[Stackless] st.serial --> st.serial_last_jump patch

Jeff Senn senn at maya.com
Wed Nov 25 16:06:29 CET 2009


On Nov 24, 2009, at 3:43 PM, Kristján Valur Jónsson wrote:

> Yes, what you describe sounds like a fair normal scenario and is precisely what the cstack's "serial" member is supposed to make work.
> 
> Now, in the first "main", that main tasklet returns.  You then enter a second "main" and when this is returning, it does an incorrect slp_transfer_return, somehow.
> 
> It is this last bit that is hard to understand, because it is difficult to see how it can be wrong.  The code is simple:
> 
> 	PyTaskletObject *task = ts->st.current;
> 	int ismain = task == ts->st.main;
> 
> ...
> 
> if (ismain) {
> 		if (ts->st.serial_last_jump != ts->st.serial) {
> 			slp_transfer_return(task->cstate);
> 
> So, the slp_transfer_return is only triggered if indeed it is _the_ main tasklet (the last "main" tasklet) that is returning.  And an slp_transfer_return() should be safe, because it will switch to the place where this tasklet created its initial stub, even if we are already on the correct stack.  If you follow the code through the debugger right past the actual stack switch, you should find yourself in make_initial_stub.

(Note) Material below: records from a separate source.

File: src/rtl/led_pattern_gen.sv
// ---------------------------------------------------------------------------
// led_pattern_gen
// Multi-channel LED pattern generator (OFF / dimmed ON / BLINK / BREATHE).
// Holds the shared PWM counter and the configuration handshake; each channel
// is a led_pattern_channel instance.
// Ports:
//   CLK, RST_N : system clock, asynchronous active-low reset
//   CFG_VALID  : configuration write request
//   CFG_READY  : write can be accepted (low for one cycle after each write)
//   CFG_CH     : target channel; out-of-range indices are accepted and ignored
//   CFG_MODE   : 00 OFF, 01 ON, 10 BLINK, 11 BREATHE
//   CFG_DIV    : step period minus one
//   CFG_DUTY   : ON-mode brightness
//   LED        : registered LED drive, bit i = channel i
// Macro: LED_PATTERN_BREATHE_EN enables BREATHE; otherwise mode 11 is OFF.
// ---------------------------------------------------------------------------
module led_pattern_gen
  import led_pattern_pkg::*;
#(
  parameter  int CHANNELS = 4,
  parameter  int DIV_W    = 24,
  parameter  int PWM_W    = 8,
  localparam int CH_W     = (CHANNELS > 1) ? $clog2(CHANNELS) : 1
) (
  input  logic                CLK,
  input  logic                RST_N,
  input  logic                CFG_VALID,
  output logic                CFG_READY,
  input  logic [CH_W-1:0]     CFG_CH,
  input  logic [1:0]          CFG_MODE,
  input  logic [DIV_W-1:0]    CFG_DIV,
  input  logic [PWM_W-1:0]    CFG_DUTY,
  output logic [CHANNELS-1:0] LED
);

  logic [PWM_W-1:0] pwm_cnt_q;
  logic             cfg_ready_q;
  logic             accept;

  assign accept    = CFG_VALID && cfg_ready_q;
  assign CFG_READY = cfg_ready_q;

  // Shared PWM counter; wraps naturally from all-ones to zero.
  always_ff @(posedge CLK or negedge RST_N) begin
    if (!RST_N) pwm_cnt_q <= '0;
    else        pwm_cnt_q <= pwm_cnt_q + PWM_W'(1);
  end

  // Ready drops for exactly the cycle after an accepted write, which also
  // blocks back-to-back writes from a held CFG_VALID.
  always_ff @(posedge CLK or negedge RST_N) begin
    if (!RST_N) cfg_ready_q <= 1'b1;
    else        cfg_ready_q <= !accept;
  end

  for (genvar i = 0; i < CHANNELS; i++) begin : g_ch
    logic load;

    // An index that matches no channel completes the handshake but loads
    // nothing.
    assign load = accept && (CFG_CH == CH_W'(i));

    led_pattern_channel #(
      .DIV_W(DIV_W),
      .PWM_W(PWM_W)
    ) u_channel (
      .CLK     (CLK),
      .RST_N   (RST_N),
      .load    (load),
      .cfg_mode(CFG_MODE),
      .cfg_div (CFG_DIV),
      .cfg_duty(CFG_DUTY),
      .pwm_cnt (pwm_cnt_q),
      .led     (LED[i])
    );
  end

endmodule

No... I find myself several levels down in slp_schedule_task inside PyStackless_RunWatchdogEx...
so the slp_transfer_return is bad, since at this point ts->frame has been cleared (==0) and there
are no frames to pop to get back up (this is the cause of the crash).  However why am I there?  
I don't know... coincidentally it is the place of the previous transfer into (and out of) the main tasklet...

> 
> Are you working on windows?

No. OS-X at the moment... but I have to get it to work "everywhere"...

I have a small failing test, see below...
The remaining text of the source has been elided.